I'm using 'Always Encrypted with Secure Enclaves'. I created an encrypted column that allows null:
MiddleName NVARCHAR(512) COLLATE Latin1_General_BIN2 ENCRYPTED
WITH (COLUMN_ENCRYPTION_KEY = [CEK_Loyal],
ENCRYPTION_TYPE = Randomized,
ALGORITHM = 'AEAD_AES_256_CBC_HMAC_SHA_256') NULL
In SSMS, I checked the 'Enable Always Encrypted' and provided an Attestation URL in the connection dialog. I also ensured the 'Enable Parameterization for Always Encrypted' is set in the query options. When I run the following query I get an error:
Select ISNULL(MiddleName, '') from TheTable
The error:
Operand type clash: varchar is incompatible with nvarchar(512) encrypted with
(encryption_type = 'RANDOMIZED',
encryption_algorithm_name = 'AEAD_AES_256_CBC_HMAC_SHA_256',
column_encryption_key_name = '{keyname}',
column_encryption_key_database_name = '{database}')

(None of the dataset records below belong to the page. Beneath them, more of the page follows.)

[src/design/lazy_sorted_id_table_core_defines.svh]
// ----------------------------------------------------------------------------
// lazy_sorted_id_table_core_defines
// Assertion macros shared by the table core.
// ----------------------------------------------------------------------------
`ifndef LAZY_SORTED_ID_TABLE_CORE_DEFINES_SVH
`define LAZY_SORTED_ID_TABLE_CORE_DEFINES_SVH

`ifndef NO_ASSERTIONS
// same-cycle implication
`define LSIT_ASSERT_IMPL(lbl, ante, cons) \
	lbl: assert property (@(posedge clk) disable iff (!arst_n) (ante) |-> (cons)) \
		else $error("lsit assertion failed");
// next-cycle implication
`define LSIT_ASSERT_NEXT(lbl, ante, cons) \
	lbl: assert property (@(posedge clk) disable iff (!arst_n) (ante) |=> (cons)) \
		else $error("lsit assertion failed");
`else
`define LSIT_ASSERT_IMPL(lbl, ante, cons)
`define LSIT_ASSERT_NEXT(lbl, ante, cons)
`endif

`endif

[src/design/lsit_pkg.sv]
// ----------------------------------------------------------------------------
// lsit_pkg
// Types and codes for the lazy sorted identifier table.
// ----------------------------------------------------------------------------
package lsit_pkg;

	localparam int TABLE_DEPTH_DEF = 64;
	localparam int ID_W            = 32;
	localparam int HND_W           = 16;

	// operation codes
	localparam logic [1:0] OP_ADD    = 2'd0;
	localparam logic [1:0] OP_REMOVE = 2'd1;
	localparam logic [1:0] OP_SEARCH = 2'd2;

	// status codes
	localparam logic [1:0] ST_DONE = 2'd0;
	localparam logic [1:0] ST_FULL = 2'd1;
	localparam logic [1:0] ST_MISS = 2'd2;

	typedef struct packed {
		logic [1:0]       op;
		logic [ID_W-1:0]  key_id;
		logic [HND_W-1:0] handle;
	} req_t;

	typedef struct packed {
		logic             found;
		logic [HND_W-1:0] handle_out;
		logic [1:0]       status;
	} rsp_t;

	// one table entry as stored in the RAM
	typedef struct packed {
		logic [ID_W-1:0]  id;
		logic [HND_W-1:0] hnd;
	} entry_t;

	// engine status toward the top level
	typedef struct packed {
		logic idle;
		logic res_valid;
		rsp_t res;
	} eng_stat_t;

endpackage

[src/design/lsit_ram.sv]
// ----------------------------------------------------------------------------
// lsit_ram
// Generic simple dual-port RAM, one write and one registered read port.
// ----------------------------------------------------------------------------
module lsit_ram #(
	parameter int WIDTH = 8,
	parameter int DEPTH = 16,
	localparam int AW   = (DEPTH > 1) ? $clog2(DEPTH) : 1
) (
	input  logic             clk,
	input  logic             we,
	input  logic [AW-1:0]    waddr,
	input  logic [WIDTH-1:0] wdata,
	input  logic [AW-1:0]    raddr,
	output logic [WIDTH-1:0] rdata
);

	logic [WIDTH-1:0] mem_q [DEPTH];
	logic [WIDTH-1:0] rdata_q;

	always_ff @(posedge clk) begin
		if (we) begin
			mem_q[waddr] <= wdata;
		end
		rdata_q <= mem_q[raddr];
	end

	assign rdata = rdata_q;

endmodule

[src/design/lsit_engine.sv]
// ----------------------------------------------------------------------------
// lsit_engine
// Sequencer for add, remove/shift, lazy insertion sort and binary search,
// built around one id comparator and the table RAM port pair.
// ----------------------------------------------------------------------------
module lsit_engine import lsit_pkg::*; #(
	parameter int TABLE_DEPTH = TABLE_DEPTH_DEF,
	localparam int AW = $clog2(TABLE_DEPTH),
	localparam int CW = $clog2(TABLE_DEPTH + 1)
) (
	input  logic          clk,
	input  logic          arst_n,
	input  logic          start,
	input  req_t          req,
	input  logic          res_take,
	output eng_stat_t     stat,
	output logic          ram_we,
	output logic [AW-1:0] ram_waddr,
	output entry_t        ram_wdata,
	output logic [AW-1:0] ram_raddr,
	input  entry_t        ram_rdata
);

	localparam logic [3:0] S_IDLE   = 4'd0;
	localparam logic [3:0] S_RM_RD  = 4'd1;
	localparam logic [3:0] S_RM_CHK = 4'd2;
	localparam logic [3:0] S_SH_RD  = 4'd3;
	localparam logic [3:0] S_SH_WR  = 4'd4;
	localparam logic [3:0] S_SO_RDK = 4'd5;
	localparam logic [3:0] S_SO_KEY = 4'd6;
	localparam logic [3:0] S_SO_RDP = 4'd7;
	localparam logic [3:0] S_SO_CMP = 4'd8;
	localparam logic [3:0] S_SO_PUT = 4'd9;
	localparam logic [3:0] S_BS_RD  = 4'd10;
	localparam logic [3:0] S_BS_CMP = 4'd11;
	localparam logic [3:0] S_RESP   = 4'd12;

	localparam logic [CW-1:0] FULL_CNT = CW'(TABLE_DEPTH);
	localparam logic [CW-1:0] ONE      = CW'(1);

	logic [3:0]       state_q, state_d;
	logic [CW-1:0]    count_q, count_d;
	logic             unsorted_q, unsorted_d;
	logic [ID_W-1:0]  key_q, key_d;
	logic [HND_W-1:0] hnd_q, hnd_d;
	entry_t           sort_q, sort_d;
	logic [CW-1:0]    idx_q, idx_d;   // i / lo
	logic [CW-1:0]    jdx_q, jdx_d;   // j / hi / k
	logic [AW-1:0]    mid_q, mid_d;
	rsp_t             res_q, res_d;

	// shared comparator: table id against the sort key or the search key
	logic [ID_W-1:0] cmp_b;
	logic            cmp_gt, cmp_lt;
	logic            sorting;
	logic [CW-1:0]   idx_p1, jdx_p1, jdx_m1;
	logic [CW:0]     mid_sum;

	assign sorting = (state_q == S_SO_CMP);
	assign cmp_b   = sorting ? sort_q.id : key_q;
	assign cmp_gt  = ram_rdata.id > cmp_b;
	assign cmp_lt  = ram_rdata.id < cmp_b;

	assign idx_p1  = idx_q + ONE;
	assign jdx_p1  = jdx_q + ONE;
	assign jdx_m1  = jdx_q - ONE;
	assign mid_sum = {1'b0, idx_q} + {1'b0, jdx_q} - {1'b0, ONE};

	always_comb begin
		state_d    = state_q;
		count_d    = count_q;
		unsorted_d = unsorted_q;
		key_d      = key_q;
		hnd_d      = hnd_q;
		sort_d     = sort_q;
		idx_d      = idx_q;
		jdx_d      = jdx_q;
		mid_d      = mid_q;
		res_d      = res_q;
		ram_we     = 1'b0;
		ram_waddr  = count_q[AW-1:0];
		ram_wdata  = '{id: req.key_id, hnd: req.handle};
		ram_raddr  = idx_q[AW-1:0];

		unique case (state_q)
			S_IDLE: begin
				if (start) begin
					key_d = req.key_id;
					hnd_d = req.handle;
					res_d = '{found: 1'b0, handle_out: '0, status: ST_DONE};
					unique case (req.op)
						OP_ADD: begin
							if (count_q == FULL_CNT) begin
								res_d.status = ST_FULL;
							end else begin
								ram_we     = 1'b1;
								count_d    = count_q + ONE;
								unsorted_d = 1'b1;
							end
							state_d = S_RESP;
						end
						OP_REMOVE: begin
							idx_d   = '0;
							state_d = S_RM_RD;
						end
						OP_SEARCH: begin
							if (unsorted_q) begin
								idx_d   = ONE;
								state_d = S_SO_RDK;
							end else begin
								idx_d   = '0;
								jdx_d   = count_q;
								state_d = S_BS_RD;
							end
						end
						default: begin
							state_d = S_RESP;
						end
					endcase
				end
			end
			S_RM_RD: begin
				if (idx_q < count_q) begin
					state_d = S_RM_CHK;
				end else begin
					res_d.status = ST_MISS;
					state_d      = S_RESP;
				end
			end
			S_RM_CHK: begin
				if (ram_rdata.hnd == hnd_q) begin
					jdx_d   = idx_q;
					state_d = S_SH_RD;
				end else begin
					idx_d   = idx_p1;
					state_d = S_RM_RD;
				end
			end
			S_SH_RD: begin
				ram_raddr = jdx_p1[AW-1:0];
				if (jdx_p1 < count_q) begin
					state_d = S_SH_WR;
				end else begin
					count_d     = count_q - ONE;
					res_d.found = 1'b1;
					state_d     = S_RESP;
				end
			end
			S_SH_WR: begin
				ram_we    = 1'b1;
				ram_waddr = jdx_q[AW-1:0];
				ram_wdata = ram_rdata;
				jdx_d     = jdx_p1;
				state_d   = S_SH_RD;
			end
			S_SO_RDK: begin
				if (idx_q < count_q) begin
					state_d = S_SO_KEY;
				end else begin
					unsorted_d = 1'b0;
					idx_d      = '0;
					jdx_d      = count_q;
					state_d    = S_BS_RD;
				end
			end
			S_SO_KEY: begin
				sort_d  = ram_rdata;
				jdx_d   = idx_q;
				state_d = S_SO_RDP;
			end
			S_SO_RDP: begin
				ram_raddr = jdx_m1[AW-1:0];
				state_d   = S_SO_CMP;
			end
			S_SO_CMP: begin
				ram_we    = 1'b1;
				ram_waddr = jdx_q[AW-1:0];
				if (cmp_gt) begin
					// larger neighbor moves up one slot
					ram_wdata = ram_rdata;
					jdx_d     = jdx_m1;
					state_d   = (jdx_q == ONE) ? S_SO_PUT : S_SO_RDP;
				end else begin
					ram_wdata = sort_q;
					idx_d     = idx_p1;
					state_d   = S_SO_RDK;
				end
			end
			S_SO_PUT: begin
				ram_we    = 1'b1;
				ram_waddr = jdx_q[AW-1:0];
				ram_wdata = sort_q;
				idx_d     = idx_p1;
				state_d   = S_SO_RDK;
			end
			S_BS_RD: begin
				ram_raddr = mid_sum[AW:1];
				mid_d     = mid_sum[AW:1];
				if (idx_q < jdx_q) begin
					state_d = S_BS_CMP;
				end else begin
					res_d.status = ST_MISS;
					state_d      = S_RESP;
				end
			end
			S_BS_CMP: begin
				priority if (cmp_lt) begin
					idx_d   = CW'(mid_q) + ONE;
					state_d = S_BS_RD;
				end else if (cmp_gt) begin
					jdx_d   = CW'(mid_q);
					state_d = S_BS_RD;
				end else begin
					res_d.found      = 1'b1;
					res_d.handle_out = ram_rdata.hnd;
					state_d          = S_RESP;
				end
			end
			S_RESP: begin
				if (res_take) begin
					state_d = S_IDLE;
				end
			end
			default: begin
				state_d = S_IDLE;
			end
		endcase
	end

	always_ff @(posedge clk or negedge arst_n) begin
		if (!arst_n) begin
			state_q    <= S_IDLE;
			count_q    <= '0;
			unsorted_q <= 1'b1;
		end else begin
			state_q    <= state_d;
			count_q    <= count_d;
			unsorted_q <= unsorted_d;
		end
	end

	always_ff @(posedge clk) begin
		key_q  <= key_d;
		hnd_q  <= hnd_d;
		sort_q <= sort_d;
		idx_q  <= idx_d;
		jdx_q  <= jdx_d;
		mid_q  <= mid_d;
		res_q  <= res_d;
	end

	assign stat.idle      = (state_q == S_IDLE);
	assign stat.res_valid = (state_q == S_RESP);
	assign stat.res       = res_q;

endmodule

[src/design/lazy_sorted_id_table_core.sv]
// ----------------------------------------------------------------------------
// lazy_sorted_id_table_core
// Identifier/handle table with lazy insertion sort and binary search.
// ----------------------------------------------------------------------------
// One request is worked at a time; req_stall stays high from the accepting
// edge until the engine has handed its result to the output register. All
// work runs through a single table RAM (one write port, one registered read
// port) and one 32-bit id comparator, so the cost in cycles follows the
// number of RAM reads: add writes the new entry at the end of the table;
// remove scans entries up to the match, then shifts each later entry down
// one slot; a search on a sorted table runs a binary search. The first
// search after any add also sorts, at a cost that grows with how far the
// entries must move (worst on reversed data), paid once and then amortized
// over later searches. The result sits in an output register, so the next
// request is taken while the last result is still stalled. Table contents
// need no clearing after reset.
// ----------------------------------------------------------------------------
`include "lazy_sorted_id_table_core_defines.svh"

module lazy_sorted_id_table_core import lsit_pkg::*; #(
	parameter int TABLE_DEPTH = TABLE_DEPTH_DEF
) (
	input  logic clk,
	input  logic arst_n,
	// request channel
	input  logic req_valid,
	output logic req_stall,
	input  req_t req,
	// response channel
	output logic rsp_valid,
	input  logic rsp_stall,
	output rsp_t rsp
);

	localparam int AW = $clog2(TABLE_DEPTH);

	eng_stat_t     eng_st;
	logic          req_xfer;
	logic          res_take;
	logic          ram_we;
	logic [AW-1:0] ram_waddr;
	logic [AW-1:0] ram_raddr;
	entry_t        ram_wdata;
	entry_t        ram_rdata;
	logic          rsp_valid_q;
	rsp_t          rsp_q;

	// request transfer only while the engine sits idle
	assign req_stall = !eng_st.idle;
	assign req_xfer  = req_valid && !req_stall;

	// output slot is free when empty or being drained this cycle
	assign res_take = !rsp_valid_q || !rsp_stall;

	lsit_ram #(
		.WIDTH ($bits(entry_t)),
		.DEPTH (TABLE_DEPTH)
	) u_ram (
		.clk   (clk),
		.we    (ram_we),
		.waddr (ram_waddr),
		.wdata (ram_wdata),
		.raddr (ram_raddr),
		.rdata (ram_rdata)
	);

	lsit_engine #(
		.TABLE_DEPTH (TABLE_DEPTH)
	) u_engine (
		.clk       (clk),
		.arst_n    (arst_n),
		.start     (req_xfer),
		.req       (req),
		.res_take  (res_take),
		.stat      (eng_st),
		.ram_we    (ram_we),
		.ram_waddr (ram_waddr),
		.ram_wdata (ram_wdata),
		.ram_raddr (ram_raddr),
		.ram_rdata (ram_rdata)
	);

	// output register
	always_ff @(posedge clk or negedge arst_n) begin
		if (!arst_n) begin
			rsp_valid_q <= 1'b0;
		end else if (eng_st.res_valid && res_take) begin
			rsp_valid_q <= 1'b1;
		end else if (!rsp_stall) begin
			rsp_valid_q <= 1'b0;
		end
	end

	always_ff @(posedge clk) begin
		if (eng_st.res_valid && res_take) begin
			rsp_q <= eng_st.res;
		end
	end

	assign rsp_valid = rsp_valid_q;
	assign rsp       = rsp_q;

	// an accepted request always leaves the engine busy on the next edge
	`LSIT_ASSERT_NEXT(a_busy_after_req, req_xfer, req_stall)
	// engine never offers a result while idle
	`LSIT_ASSERT_IMPL(a_idle_no_result, eng_st.idle, !eng_st.res_valid)
	// a hit always reports done
	`LSIT_ASSERT_IMPL(a_found_done, rsp_valid_q && rsp_q.found, rsp_q.status == ST_DONE)
	// a nonzero handle only comes with a hit
	`LSIT_ASSERT_IMPL(a_handle_needs_hit, rsp_valid_q && (rsp_q.handle_out != '0),
		rsp_q.found)

endmodule
[config.mk]
export PLATFORM = sky130hd
export DESIGN_NAME = lazy_sorted_id_table_core
export DESIGN_NICKNAME = d
export VERILOG_FILES = /design/src/design/lsit_pkg.sv /design/src/design/lsit_ram.sv /design/src/design/lsit_engine.sv /design/src/design/lazy_sorted_id_table_core.sv
export VERILOG_INCLUDE_DIRS = /design/src /design/src/design
export SDC_FILE = /design/constraint.sdc
export NUM_CORES = 2
export LEC_CHECK = 0
export BUFFER_PORTS_ARGS = -buffer_cell sky130_fd_sc_hd__buf_2
export CORE_ASPECT_RATIO = 0.8
export CORE_MARGIN = 5
export CORE_UTILIZATION = 35
export CTS_BUF_LIST = sky130_fd_sc_hd__clkbuf_4 sky130_fd_sc_hd__clkbuf_8
export DETAILED_ROUTE_END_ITERATION = 8
export GPL_ROUTABILITY_DRIVEN = 0
export HOLD_SLACK_MARGIN = 0.1
export RECOVER_POWER = 50
export REMOVE_ABC_BUFFERS = 1
export SLEW_MARGIN = 20
export SYNTH_ARGS = -nofsm -noshare
export SYNTH_HDL_FRONTEND = slang
export SYNTH_SLANG_ARGS = --single-unit
export TNS_END_PERCENT = 1
[constraint.sdc]
create_clock -name clk -period 10.3 [get_ports clk]
set_input_delay 1.03 -clock clk [delete_from_list [all_inputs] [get_ports clk]]
set_output_delay 1.03 -clock clk [all_outputs]
set_load 0.05 [all_outputs]
==> run_results.csv <==
group,metric,value,unit
outcome,status,"complete, but fails checks",
outcome,violations,"max-capacitance violations, max-slew violations",
synthesis,async_flop_share,0.00395,
power,p_per_area,318,nW/um2
finish,final_area,143000,um2
sta,finalSetupViolCount,0,
global_route,grtUsageTotal,0.214,
routing,ant_nets,0,
global_route,grt_pass1_wl,555,mm
synthesis,synth_area,126000,um2
floorplan,fp.dieH,548,um
clock_network,clkSlewWorstSetupHoldPaths,0.07,ns
clock_network,clockBufferDepth,4,
critical_path,path_max_fanout,52,
routing,vias_per_cell,5.99,
sta,clock_skew,0.0887,ns
finish,layout.nets,6412,
clock_network,postCtsSetupRepairBufs,0,
finish,postLayoutCoreUtil,0.396,
min_path,hp-class,"input pin to flip-flop",
routing,drt_wl_total,412,mm
placement,place_hpwl,211,mm
routing,via_count,68600,
clock_network,cts.sinks,3287,
synthesis,ys_seq_area_frac,0.776,
synthesis,ys_seq_elements,3287,
critical_path,required,10.86,ns
sta,drv_slew,1806,
routing,dr.pass1.iters,6,
synthesis,ys_warn_count,0,
routing,drt_iter0_drc,11700,
clock_network,ctsResizeCount,0,
sta,timing.fmax,0.112,GHz
finish,final_common_cell,"edfxtp_1",
critical_path,critical_path_buf_inv_count,1,
critical_path,cp_data_arrival_time,9.50,ns
floorplan,die_width,682,um
power,p_total,45.4,mW
finish,fillers,31900,
critical_path,critical-path-top-delay-family,"simple AND/OR/NAND/NOR gates",
routing,drcViolationCount,0,
clock_network,htreeDepth,5,
sta,final.min_clock_period,8.94,ns
synthesis,avgSynthCellArea,21.7,um2
finish,mostFrequentLayoutCells,"edfxtp_1 (3226), mux4_2 (744), clkbuf_8 (500)",
routing,routedWlPerCell,36.0,um
critical_path,critical_path_class,"flip-flop to flip-flop",
sta,worst_slew_pin_slew,4.28,ns
finish,seq_area,98200,um2
placement,placed_area,134000,um2
synthesis,synth_cell_type_count,68,
placement,numPortBuffers,74,
critical_path,worstPathCellList,"nor2_1, and3_1, and3_1, nor2_1, nor2_1, nand2_1, nor2_1, clkbuf_1",
synthesis,synth_edf_count,3226,
global_route,grt_pass1_vias,65600,
floorplan,rows,197,
clock_network,clk_latency,1.08,ns
critical_path,crit_top_cell,"nor2_1",
sta,hold_viol_final,0,
floorplan,dieArea,374000,um2
run,maxCapViolations,96,
sta,whs,0.221,ns
synthesis,ys.flop_type,"edfxtp_1",
clock_network,numCtsBuffers,473,
sta,rsz0062_at_grt,"no",
floorplan,coreArea,360000,um2
power,leakagePower,44.8,nW
sta,slew-limit-headroom,-1.85,
clock_network,cts_hold_buf,2,
floorplan,start_util,0.351,
finish,multi_input_area,27000,um2
global_route,antenna_found_initial,24,
global_route,grt-ovfl-total,0,
global_route,grt_max_degree,145,
synthesis,syn-instance-count,5826,
clock_network,cts_tree,"built",
sta,min_period_over_period,0.868,
finish,layout-drive-gt1-share,0.260,
critical_path,startpoint_type,"flip-flop",
critical_path,endpoint_kind,"flip-flop",
clock_network,root_buffer,"clkbuf_8",
critical_path,slowest_stage,"and3_1",
critical_path,cpPeakStageDelay,2.49,ns
power,ir_worst_vdd,0.000399,V
finish,syn_to_final_growth,12.7,%
floorplan,top_level_ports,75,
-- cell type report --
type,instances,share of cell area
Multi-Input combinational cell,2171,0.189
Tap cell,4776,0.0419
Clock buffer,701,0.0588
Clock inverter,156,0.00594
Antenna cell,13,0.000228
Inverter,42,0.00111
Sequential cell,3287,0.688
Timing Repair Buffer,309,0.0144
-- through the flow --
stage	cells	setup TNS, ns	setup WS, ns
2_1_floorplan	5500	-1586.19	-33.06
3_3_place_gp	10600	0	3.51
3_5_place_dp	10600	0	3.40
4_1_cts	11400	0	3.31
5_1_grt	11400	0	1.55
6_report	11500	0	1.36
-- power breakdown --
part | total (mW) | internal (mW) | switching [mW] | leakage (nW)
registers | 18.1 | 17.6 | 0.491 | 29.7
clock network | 10.3 | 5.30 | 4.98 | 4.94
logic | 17.0 | 6.48 | 10.5 | 10.2
total | 45.4 | 29.4 | 16.0 | 44.8
-- flip-flops by register name, indices dropped and copies added (netlist names) --
signal	cells
u_engine.mid_q	6
u_engine.state_q	4
u_engine.idx_q	7
u_engine.count_q	7
u_engine.stat	19
u_engine.key_q	32
rsp_valid	1
u_ram.mem_q	3072
u_engine.sort_q	48
u_ram.rdata	48
rsp	19
u_engine.jdx_q	7
u_engine.hnd_q	16
u_engine.unsorted_q	1
-- synth_stat cells (16+ instances only) --
library cell  number  area share
nand3_1           49      0.0019
a21oi_1          129      0.0051
nand2_1          155      0.0046
a221oi_1          81      0.0056
a22o_1           138      0.0096
nor2_1           115      0.0034
mux2i_1           52      0.0041
and2_1            19     0.00094
a31oi_1           16     0.00079
inv_1             40      0.0012
edfxtp_1        3226        0.77
clkbuf_1         189      0.0056
or3_1             47      0.0023
buf_1             32     0.00095
o22ai_1           48      0.0024
a21o_1            68      0.0040
and3_1            16     0.00079
xnor2_1           32      0.0022
nand2b_1          16     0.00079
dfxtp_1           48      0.0076
buf_6             21      0.0019
o21ai_0           28      0.0011
nor3_1            19     0.00075
mux4_2           744        0.13
buf_2             80      0.0032
a22oi_1          195       0.012
ha_1              72      0.0071
-- cell families after synthesis --
kind of cell,synth area share
AOI/OAI and AO/OA,0.0461
xor gates and xnor gates,0.00291
buffers and inverters,0.0131
muxes,0.137
DFF,0.776
and+or+nand+nor,0.0174
adders and majority gates,0.00744
-- path summary, 6_finish.rpt --
check | start | endpoint | slack (ns) | cells after the start
worst min register to register | u_engine.stat[15]$_SDFFCE_PN0P_ | rsp[15]$_DFFE_PP_ | 0.42 | 0
max in group asynchronous | arst_n | rsp_valid$_DFFE_PN0P_ | 8.66 | 2
worst max register to register | u_engine.state_q[0]$_DFFE_PN0P_ | u_ram.mem_q[25][31]$_DFFE_PP_ | 1.36 | 8
min in group asynchronous | arst_n | u_engine.state_q[0]$_DFFE_PN0P_ | 0.86 | 2
worst max-delay path | u_engine.state_q[0]$_DFFE_PN0P_ | u_ram.mem_q[25][31]$_DFFE_PP_ | 1.36 | 8
worst min-delay path | req[21] | u_engine.key_q[5]$_DFFE_PP_ | 0.22 | 1
-- metal layers --
metal  global-route usage  share of wire  vias up  wire length [um]
met2                0.316           0.44     5012            182000
li1                     -              -    25800                 -
met3               0.0624           0.13      867             54100
met1                0.306           0.39    36900            161000
met4               0.0688          0.037        8             15200
met5                    0        0.00015        -                61
(Power assumes the default switching activity.)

I read here: https://learn.microsoft.com/en-us/sql/relational-databases/security/encryption/always-encrypted-enclaves
Expressions defining computed columns can't perform any computations on enclave-enabled columns using randomized encryption
I understand the overhead involved with computed columns but in the case of 'ISNULL', even if you connect to the database without specifying 'always encrypted' (where you can only see the encrypted values), the value in the column that is null is always null, decrypted or not. As it stands, in order to make my applications usable, I need to declare all encrypted columns as 'not null'. While this may seem to be a small issue, this is just one of many fields we could allow to be null and when we want to import data from other sources, the importers will need to add an empty string where the fields don't exist in the source data. While we can document this necessity, I can well imagine the people that create the importers will roll their eyes when they find out.
On the flip side, requiring 'not null' will make comparison operations a little easier.